The Hon’ble Supreme Court in the case reported in (2007) 3 SCC 169 observed and held as quoted below:
“As regards Section 17(1) of the Act, in our opinion the wife is only entitled to claim a right to residence in a shared household, and a 'shared household' would only mean the house belonging to or taken on rent by the husband, or the house which belongs to the joint family of which the husband is a member."
Summary of question- Maintenance under section 24 of Hindu Marriage Act.
Question- Whether maintenance under section 24 of the Hindu Marriage Act can be denied to the claimant ( wife or husband as the case may be) on the ground that the claimant is well educated for job and / or claimant’s family is rich / affluent.

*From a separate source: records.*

**src/rtl/res_accum_if.sv**
```systemverilog
// -----------------------------------------------------------------------------
// res_accum_if
// Bundle of the result-pair input stream and the frame-result output stream
// of res_accum.
//   master : side that drives beats and takes results (producer/consumer)
//   slave  : the accumulator itself
// Signals:
//   in_valid/in_ready          input beat handshake
//   in_res1/in_res2 [32:0]     unsigned operand pair from the adder stage
//   in_last                    beat closes the frame
//   out_valid/out_ready        frame result handshake
//   out_acc [ACC_W-1:0]        frame total
//   out_cnt [CNT_W-1:0]        beats in the frame
//   out_ovf                    accumulator overflowed during the frame
// -----------------------------------------------------------------------------
interface res_accum_if #(
   parameter int ACC_W = 40,
   parameter int CNT_W = 8
);
   logic             in_valid;
   logic             in_ready;
   logic [32:0]      in_res1;
   logic [32:0]      in_res2;
   logic             in_last;
   logic             out_valid;
   logic             out_ready;
   logic [ACC_W-1:0] out_acc;
   logic [CNT_W-1:0] out_cnt;
   logic             out_ovf;

   modport master (
      output in_valid, in_res1, in_res2, in_last, out_ready,
      input  in_ready, out_valid, out_acc, out_cnt, out_ovf
   );

   modport slave (
      input  in_valid, in_res1, in_res2, in_last, out_ready,
      output in_ready, out_valid, out_acc, out_cnt, out_ovf
   );
endinterface

```
**src/rtl/res_accum.sv**
```systemverilog
// -----------------------------------------------------------------------------
// res_accum
// Sums each accepted (res1, res2) pair, accumulates the sums over a frame
// closed by in_last, and presents total / beat count / sticky overflow on a
// valid/ready output held until taken.
// Parameters:
//   ACC_W  accumulator width (>= 34)
//   CNT_W  beat counter width (saturating)
// Ports:
//   clk    rising-edge clock
//   rst    asynchronous active-low reset
//   bus    res_accum_if.slave (input beat stream + frame result stream)
// Build option:
//   RES_ACCUM_SAT_EN  defined   -> accumulator saturates at 2^ACC_W-1
//                     undefined -> accumulator wraps modulo 2^ACC_W
//   In both modes out_ovf is sticky until the frame handshake.
// -----------------------------------------------------------------------------
module res_accum #(
   parameter int ACC_W = 40,
   parameter int CNT_W = 8
) (
   input logic        clk,
   input logic        rst,
   res_accum_if.slave bus
);

   localparam logic [0:0] ST_ACC  = 1'b0;
   localparam logic [0:0] ST_DONE = 1'b1;

   logic [0:0]       state_q, state_d;
   logic             r_vld_q, r_vld_d;
   logic [33:0]      r_sum_q, r_sum_d;
   logic             r_last_q, r_last_d;
   logic [ACC_W-1:0] acc_q, acc_d;
   logic [CNT_W-1:0] cnt_q, cnt_d;
   logic             ovf_q, ovf_d;

   logic             in_ready;
   logic             capture;
   logic [ACC_W:0]   sum_ext;   // one extra bit catches the carry-out

   // The input register may refill in the same cycle it is consumed (ACC),
   // which gives one beat per cycle; in DONE it holds at most one beat.
   assign in_ready = !r_vld_q || (state_q == ST_ACC);
   assign capture  = bus.in_valid && in_ready;
   assign sum_ext  = {1'b0, acc_q} + {{(ACC_W-33){1'b0}}, r_sum_q};

   always_comb begin
      // NOTE: every next-state variable gets a default first so no path
      // leaves it unassigned, which would otherwise infer a latch.
      state_d  = state_q;
      r_vld_d  = r_vld_q;
      r_sum_d  = r_sum_q;
      r_last_d = r_last_q;
      acc_d    = acc_q;
      cnt_d    = cnt_q;
      ovf_d    = ovf_q;

      if (capture) begin
         r_vld_d  = 1'b1;
         r_sum_d  = {1'b0, bus.in_res1} + {1'b0, bus.in_res2};
         r_last_d = bus.in_last;
      end

      case (state_q)
         ST_ACC: begin
            if (r_vld_q) begin
               if (!capture) r_vld_d = 1'b0;
`ifdef RES_ACCUM_SAT_EN
               acc_d = sum_ext[ACC_W] ? {ACC_W{1'b1}} : sum_ext[ACC_W-1:0];
`else
               acc_d = sum_ext[ACC_W-1:0];
`endif
               ovf_d = ovf_q | sum_ext[ACC_W];
               if (!(&cnt_q)) cnt_d = cnt_q + 1'b1;
               if (r_last_q) state_d = ST_DONE;
            end
         end
         default: begin  // ST_DONE: r is left pending until the next frame
            if (bus.out_ready) begin
               acc_d   = '0;
               cnt_d   = '0;
               ovf_d   = 1'b0;
               state_d = ST_ACC;
            end
         end
      endcase
   end

   always_ff @(posedge clk or negedge rst) begin
      if (!rst) begin
         state_q  <= ST_ACC;
         r_vld_q  <= 1'b0;
         r_sum_q  <= '0;
         r_last_q <= 1'b0;
         acc_q    <= '0;
         cnt_q    <= '0;
         ovf_q    <= 1'b0;
      end else begin
         // NOTE: non-blocking assignments so every register samples the
         // pre-edge values, independent of statement order.
         state_q  <= state_d;
         r_vld_q  <= r_vld_d;
         r_sum_q  <= r_sum_d;
         r_last_q <= r_last_d;
         acc_q    <= acc_d;
         cnt_q    <= cnt_d;
         ovf_q    <= ovf_d;
      end
   end

   assign bus.in_ready  = in_ready;
   assign bus.out_valid = (state_q == ST_DONE);
   assign bus.out_acc   = acc_q;
   assign bus.out_cnt   = cnt_q;
   assign bus.out_ovf   = ovf_q;

endmodule

```
**src/flat_wrapper.sv**
```systemverilog
// flat-port wrapper written by rule: the top's interface ports become plain ports
module res_accum_flat 
#(
   parameter int ACC_W = 40,
   parameter int CNT_W = 8
)
  (clk, rst, bus_in_valid, bus_in_res1, bus_in_res2, bus_in_last, bus_out_ready, bus_in_ready, bus_out_valid, bus_out_acc, bus_out_cnt, bus_out_ovf);
  res_accum_if #(.ACC_W(ACC_W), .CNT_W(CNT_W)) bus_i ();
  input logic clk;
  input logic rst;
  input wire logic [$bits(bus_i.in_valid)-1:0] bus_in_valid;
  input wire logic [$bits(bus_i.in_res1)-1:0] bus_in_res1;
  input wire logic [$bits(bus_i.in_res2)-1:0] bus_in_res2;
  input wire logic [$bits(bus_i.in_last)-1:0] bus_in_last;
  input wire logic [$bits(bus_i.out_ready)-1:0] bus_out_ready;
  output wire logic [$bits(bus_i.in_ready)-1:0] bus_in_ready;
  output wire logic [$bits(bus_i.out_valid)-1:0] bus_out_valid;
  output wire logic [$bits(bus_i.out_acc)-1:0] bus_out_acc;
  output wire logic [$bits(bus_i.out_cnt)-1:0] bus_out_cnt;
  output wire logic [$bits(bus_i.out_ovf)-1:0] bus_out_ovf;
  assign bus_i.in_valid = bus_in_valid;
  assign bus_i.in_res1 = bus_in_res1;
  assign bus_i.in_res2 = bus_in_res2;
  assign bus_i.in_last = bus_in_last;
  assign bus_i.out_ready = bus_out_ready;
  assign bus_in_ready = bus_i.in_ready;
  assign bus_out_valid = bus_i.out_valid;
  assign bus_out_acc = bus_i.out_acc;
  assign bus_out_cnt = bus_i.out_cnt;
  assign bus_out_ovf = bus_i.out_ovf;
  res_accum #(.ACC_W(ACC_W), .CNT_W(CNT_W)) u_core (.clk(clk), .rst(rst), .bus(bus_i));
endmodule
```
**config.mk**
```make
export PLATFORM = sky130hd
export DESIGN_NAME = res_accum_flat
export DESIGN_NICKNAME = d
export VERILOG_FILES = /design/src/rtl/res_accum_if.sv /design/src/rtl/res_accum.sv /design/src/flat_wrapper.sv
export SDC_FILE = /design/constraint.sdc
export NUM_CORES = 1
export LEC_CHECK = 0
export CAP_MARGIN = 20
export CORE_ASPECT_RATIO = 1.4
export CORE_MARGIN = 2
export CORE_UTILIZATION = 54
export CTS_CLUSTER_SIZE = 14
export DETAILED_ROUTE_END_ITERATION = 6
export PLACE_DENSITY = 0.81
export SYNTH_ARGS = -nofsm -noshare
export SYNTH_HDL_FRONTEND = slang
export SYNTH_SLANG_ARGS = --single-unit
export TNS_END_PERCENT = 30
```
**constraint.sdc**
```tcl
create_clock -name clk -period 4.05 [get_ports clk]
set_clock_uncertainty 0.2 [all_clocks]
set_input_delay 0.405 -clock clk [delete_from_list [all_inputs] [get_ports clk]]
set_output_delay 0.405 -clock clk [all_outputs]
set_load 0.02 [all_outputs]
```
==> results.md, run 1 <==
* Status: finished, final reports clean
* Leading post-synthesis cells by cell area: dfrtp_1 (31%), ha_1 (12%), o21ai_0 (7.0%)
* Flops & latches, synth at 86
* RSZ-0062 raised after global routing: no
* Nets@finish at between 1000 and 1500
* Overall routed net length at 17.9 mm
* TritonCTS Buffers at 9
* Via density per instance at 6.05
* WP data arrival at 3380 ps
* FF/Latch Area at 2150 sq um
* Post-CTS Setup Inserts at 0
* Rel. slew slack at 0.502
* Startpoint Class: register
* Setup TNS at 0 ps
* Antenna Cells at 0
* Post-synth EDFFs at 0
* Synth area leader: dfrtp_1
* Via count at 6634
* Tot GR Track Use at 0.263
* Most instantiated library cell after synthesis: nand2_1
* Initial antenna violation count at 0
* Max-Cap Viols at 0
* Post-DRT Antenna Nets at 0
* CP Class: register to register
* Max VDD drop at around 0.30 mV
* GRT overflow at 0
* DR pass1 iterations at 5
* Final Critical Period at 3360 ps
* Vias in the first global route at 6581
* Starting density of the core at 0.546
* Hold Fails Final Rpt at 0
* # rows at a little under 50
* Post-DP HPWL at about 14 mm
* Drt initial violations at around 330
* Worst skew pair latency at 350 ps
* Clk slew on worst S/H paths at roughly 70 ps
* Ys async rst share at 1.00
* Post-synth top cells: nand2_1 (113), o21ai_0 (97), dfrtp_1 (86)
* Core area at ~13000 sq um
* # IOs at roughly 120
* Top_reg_cell synth: dfrtp_1
* Syn Area/Cell at between 8 and 9 sq um
* Final Non-Filler Cells at 1097
* Drt drc at 0
* Worst-Margin Slew at about 750 ps
* Yosys warns at 0
* GP Congestion at around 0.91
* Post-route setup slack at between 600 and 700 ps
* Worst setup EP type: register
* Leak at ~3.8 nW
* Multi-input logic area at 4560 sq um
* Die H at between 100 and 150 microns
* Tightest Hold Check Type: register to register
* Max frequency at a little under 300 MHz
* Mapped cell area at approximately 7000 sq um
* Layout cells sized above 1 at 0.0456
* Sequential element share of the synthesized area at 0.311
* Largest net degree at the start of global routing at 60
* First-pass GRT wire length at 29.9 mm
* CTS tree: built
* Syn Inst Count at between 800 and 900
* Pwr/cell area at ~740 nW/um^2
* Die width at 99.7 microns
* Placed cells at between 1000 and 1500
* Netlist cell types at 64
* Period utilization at 0.829
* Clock tree buffer depth at 2
* Final Setup Violations at 0
* CP max FO at 4
* Wirelength per Cell at between 15 and 20 microns
* Top-area cell type share of the netlist area at 0.311
* Max Transition Viols Final at 0
* Number of clock sinks at 86
* Die ar. at ~14000 sq um
* H-tree levels at 3
* Net Count, Synth at slightly below 1000
* Area Growth Syn to Fin at 23.7%
* Worst Path Required at slightly above 4000 ps
* Root Driver: clkbuf_16
* # fillers at approximately 1100
* Port Buf Inserts at around 120
* Post-Place Worst Slack at 439 ps
-- sequential cells by signal, indices dropped and copies added (netlist names) --
name                  count
u_core.bus.out_cnt        8
u_core.bus.out_valid      1
u_core.bus.out_acc       40
u_core.r_vld_q            1
u_core.bus.out_ovf        1
u_core.r_sum_q           34
u_core.r_last_q           1
-- worst max-delay path, cell delays in order (launching register included) --
cell and delay [ps]:
dfrtp_1 400, ha_1 240, fa_1 440, a211oi_1 300
o21ai_0 220, nand2_1 180, a31oi_1 160, a31oi_2 320
o21ai_1 210, and3_1 230, or3_1 340
-- routing by layer --
layer / vias to the layer above / global-route usage / part of all wire
met4: 0 / 0.137 / 0.039
met2: 212 / 0.477 / 0.53
li1: 3257 / - / -
met5: - / 0 / 0
met3: 54 / 0.0278 / 0.038
met1: 3111 / 0.299 / 0.39
-- layout by cell type (no fill, tap or decap), types with 6 or more instances in the layout --
master / n
o211ai_1: 10
inv_1: 25
nor2_1: 48
nand4_1: 13
xor2_1: 27
nor3_1: 10
xnor2_1: 31
a31oi_1: 7
mux2i_1: 7
nand2_1: 112
o21ai_0: 97
nand3_1: 21
clkdlybuf4s50_1: 120
a21oi_1: 73
o31ai_1: 8
o21ai_1: 7
clkbuf_16: 9
ha_1: 68
a211oi_1: 11
o21bai_1: 14
dfrtp_1: 86
and3_1: 8
a21o_1: 28
and2_1: 11
buf_4: 7
nand2b_1: 7
or3_1: 6
-- layout make-up --
type	instances	area share
Clock inverter	5	0.00686
Multi-Input combinational cell	689	0.533
Timing Repair Buffer	128	0.148
Clock buffer	11	0.0283
Inverter	25	0.0110
Tap cell	153	0.0223
Sequential cell	86	0.251
-- what timing repair did --
action / CTS / global route
resized for setup: 0 / 0
hold buffers: 1 / 0
hold endpoints to repair: 58 / 0
-- where the power goes --
part / total, mW / internal, mW / switching (mW) / leakage, nW
registers: 1.55 / 1.22 / 0.329 / 1.08
clock network: 0.847 / 0.495 / 0.352 / 0.142
logic: 3.92 / 1.64 / 2.27 / 2.55
-- cells by family (layout without fill, tap and decap cells) --
kind of cell               after synthesis  count (layout)  synth area share
AOI/OAI and AO/OA                      295             295             0.271
buffers and inverters                   54             169            0.0311
muxes                                   10              10            0.0150
xor gates and xnor gates                58              58            0.0733
adders and majority gates               70              70             0.129
DFF                                     86              86             0.311
and+or+nand+nor                        256             256             0.170
-- metrics by stage --
stage | hold WS, ps | power, mW | instance area [sq um] | util
after CTS | 287 | 6.28 | 8570 | 0.675
after global placement | 263 | 5.32 | 8260 | 0.650
after global routing | 313 | 6.79 | 8570 | 0.675
after floorplan | -90.6 | 4.20 | 6930 | -
after detailed placement | 274 | 5.40 | 8260 | 0.650
final | 281 | 6.31 | 8570 | 0.675
-- final timing paths --
check                                      startpoint                endpoint  slack (ps)  cells after the start
worst min register to register     u_core.bus.out_ovf      u_core.bus.out_ovf         280                      2
max in group asynchronous                         rst  u_core.bus.out_acc[26]        2340                      3
worst max-delay path            u_core.bus.out_acc[0]  u_core.bus.out_acc[30]         690                     10
worst min-delay path               u_core.bus.out_ovf      u_core.bus.out_ovf         280                      2
min in group asynchronous                         rst      u_core.bus.out_ovf         460                      2
worst max register to register  u_core.bus.out_acc[0]  u_core.bus.out_acc[30]         690                     10
No activity file was read; power rests on OpenSTA's default activity.
==> run 2: changes to the inputs <==
--- a/config.mk
+++ b/config.mk
@@ -8,10 +8,10 @@
 export CAP_MARGIN = 20
 export CORE_ASPECT_RATIO = 1.4
 export CORE_MARGIN = 2
-export CORE_UTILIZATION = 54
+export CORE_UTILIZATION = 49
 export CTS_CLUSTER_SIZE = 14
 export DETAILED_ROUTE_END_ITERATION = 6
-export PLACE_DENSITY = 0.81
+export PLACE_DENSITY = 0.78
 export SYNTH_ARGS = -nofsm -noshare
 export SYNTH_HDL_FRONTEND = slang
 export SYNTH_SLANG_ARGS = --single-unit
==> constraint.sdc (replaced) <==
create_clock -name clk -period 2.9 [get_ports clk]
set_clock_uncertainty 0.2 [all_clocks]
set_input_delay 0.29 -clock clk [delete_from_list [all_inputs] [get_ports clk]]
set_output_delay 0.29 -clock clk [all_outputs]
set_load 0.02 [all_outputs]
==> run 2 against run 1 <==
The flow now finishes with violations (setup timing). Setup slack worse by 720 ps. Cell count is 14% higher. Power is 59% higher. Critical path depth is 1 lower. First-iteration DRC count is 16% higher. Register-to-register slack worse by 720 ps. Global-route usage hardly changed.
==> results.md, run 2 (synthesis results as in run 1) <==
* WP data arrival at 2960 ps (-420 ps)
* R2R depth at 9 (-1)
* GRT overflow at 0 (unchanged)
* Most frequent cells in the layout: buf_4 (121), clkdlybuf4s50_1 (120), nand2_1 (111)
* Antenna Cells at 0 (unchanged)
* M3 GR Usage at 0.0237 (-0.00407)
* Design area at 9790 sq um (+14%)
* Rel. slew slack at 0.602 (+0.0998)
* R2r endpoint: u_core.bus.out_acc[30]
* H-tree levels at 3 (unchanged)
* # fillers at 1081 (+1.1%)
* Period utilization at 1.01 (+0.180)
* Placed Area at 9170 sq um (+11%)
* Post-DRT Antenna Nets at 0 (unchanged)
* TritonCTS Buffers at 9 (unchanged)
* CP max FO at 6 (+2)
* Leak at 4.37 nW (+16%)
* Via count at 7213 (+8.7%)
* Via density per instance at 5.79 (-4.3%)
* Post-route setup slack at -26.4 ps (-719 ps)
* Drt drc at 0 (unchanged)
* Max frequency at 342 MHz (+15%)
* Wirelength per Cell at 16.3 microns (about the same)
* Status: complete, but fails checks
* Overall routed net length at 20.3 mm (+13%)
* Worst r2r src: u_core.bus.out_acc[7]
* Max-Cap Viols at 0 (unchanged)
* Startpoint Class: register
* # rows at 51 (+4.1%)
* Root Driver: clkbuf_16
* Final Critical Period at 2930 ps (-431 ps)
* Initial antenna violation count at 0 (unchanged)
* Max reg flops at 40 (unchanged)
* Grt met2 use at 0.510 (+0.0326)
* DR pass1 iterations at 7 (+2)
* Max Transition Viols Final at 0 (unchanged)
* Core area at 13800 sq um (+9.1%)
* Final Setup Violations at 1 (+1)
* # IOs at 122 (unchanged)
* Failing checks: setup timing
* Final core utilization at 0.707 (+0.0318)
* CP Class: register to register
* Number of clock sinks at 86 (unchanged)
* Layout cells sized above 1 at 0.189 (+0.143)
* Largest net degree at the start of global routing at 48 (-20%)
* Hold Fails Final Rpt at 0 (unchanged)
* Port Buf Inserts at 121 (unchanged)
* Most Crowded Layer GR: met2
* Worst-Margin Slew at 582 ps (-165 ps)
* GP Congestion at 0.946 (+3.9%)
* CTS tree: built
* Tightest Hold Check Type: input pin to async pin
* First-pass GRT wire length at 32.2 mm (+7.9%)
* Worst skew pair latency at 350 ps (about the same)
* Starting density of the core at 0.500 (-0.0456)
* Area Growth Syn to Fin at 41.3%
* Drt initial violations at 377 (+16%)
* Vias in the first global route at 6975 (+6.0%)
* Nets@finish at 1197 (+11%)
* Worst Path Required at 2930 ps (-1140 ps)
* Pwr/cell area at 1020 nW/um^2 (+39%)
* Most common cell after layout, fill and taps aside: buf_4
* Die ar. at 15100 sq um (+9.8%)
* RSZ-0062 raised after global routing: yes
* Worst setup EP type: register
* Die width at 104 microns (+4.8%)
* Tot GR Track Use at 0.264 (+0.000423)
* Clk slew on worst S/H paths at 70 ps (about the same)
* Clock tree buffer depth at 2 (unchanged)
* GR Layer Usage met1 at 0.285 (-0.0143)
* Die H at 145 microns (+4.8%)
* Max VDD drop at 0.507 mV (+69%)
* Post-DP HPWL at 15.5 mm (+11%)
* Post-Place Worst Slack at -395 ps (-834 ps)
* FF-to-FF setup slack at -30 ps (-720 ps)
==> run 2: worst max-delay path, stage by stage (launching register included) <==
cell	delay, ps
dfrtp_1	420
ha_4	280
a2111oi_0	580
o21ai_2	160
nand2_2	140
a31oi_2	120
a31oi_2	270
o21ai_1	110
and3_1	190
or3_1	330
==> run 2: area by class of cell <==
cell class                      count  area, sq um  share of cell area
Sequential cell                    86         2150               0.220
Multi-Input combinational cell    689         4840               0.495
Inverter                           25         93.8             0.00959
Clock inverter                      6         47.5             0.00486
Tap cell                          185          231              0.0236
Clock buffer                       10          239              0.0244
Timing Repair Buffer              245         2180               0.223
==> run 2: how the worst max path moves through the flow <==
| stage | slack [ps] | endpoint | start |
|---|---|---|---|
| after floorplan | 8 | u_core.bus.out_acc[30] | u_core.bus.out_acc[0] |
| after global placement | -300 | u_core.r_sum_q[32] | bus_in_res2[0] |
| after detailed placement | -390 | u_core.r_sum_q[29] | bus_in_res2[14] |
| after CTS | -3 | u_core.r_sum_q[29] | bus_in_res2[14] |
| after global routing | -210 | u_core.bus.out_acc[30] | u_core.bus.out_acc[7] |
| final | -30 | u_core.bus.out_acc[30] | u_core.bus.out_acc[7] |
==> run 2: per-stage QoR <==
stage / hold slack [ps] / setup TNS [ps] / instances / power [mW]
2_1_floorplan: -206 / 0 / 829 / 5.88
3_3_place_gp: 127 / -3830 / 1223 / 8.16
3_5_place_dp: 131 / -5850 / 1223 / 8.31
4_1_cts: 292 / -2.50 / 1243 / 9.60
5_1_grt: 317 / -1900 / 1246 / 10.8
6_report: 280 / -26.4 / 1246 / 10.0
==> run 2: report_power, final <==
part | internal, mW | leakage [nW] | switching (mW) | total, mW
Sequential | 1.70 | 1.08 | 0.477 | 2.18
Combinational | 3.17 | 3.17 | 3.58 | 6.75
Clock | 0.606 | 0.127 | 0.496 | 1.10
==> run 2: per-layer routing <==
| metal | share of wire | vias up |
|---|---|---|
| met5 | 0 | - |
| met1 | 0.38 | 3461 |
| li1 | - | 3484 |
| met4 | 0.033 | 0 |
| met3 | 0.037 | 55 |
| met2 | 0.55 | 213 |
==> run 2: what timing repair did <==
item | 4_1_cts | 5_1_grt
hold buffers | 1 | 0
pin swaps | 6 | 17
setup buffers | 3 | 3
setup endpoints to repair | 17 | 35
resized for setup | 12 | 45
hold endpoints to repair | 43 | 0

The Hon'ble Supreme Court observed in the case reported in AIR 2017 SC 1640
"An order for maintenance pendente lite or for costs of the proceedings is conditional on the circumstance that the wife or husband who makes a claim for the same has no independent income sufficient for her or his support or to meet the necessary expenses of the proceeding. It is no answer to a claim of maintenance that the wife is educated and could support herself. Likewise, the financial position of the wife’s parents is also immaterial. The Court must take into consideration the status of the parties and the capacity of the spouse to pay maintenance and whether the applicant has any independent income sufficient for her or his support. Maintenance is always dependent upon factual situation; the Court should, therefore, mould the claim for maintenance determining the quantum based on various factors brought before the Court."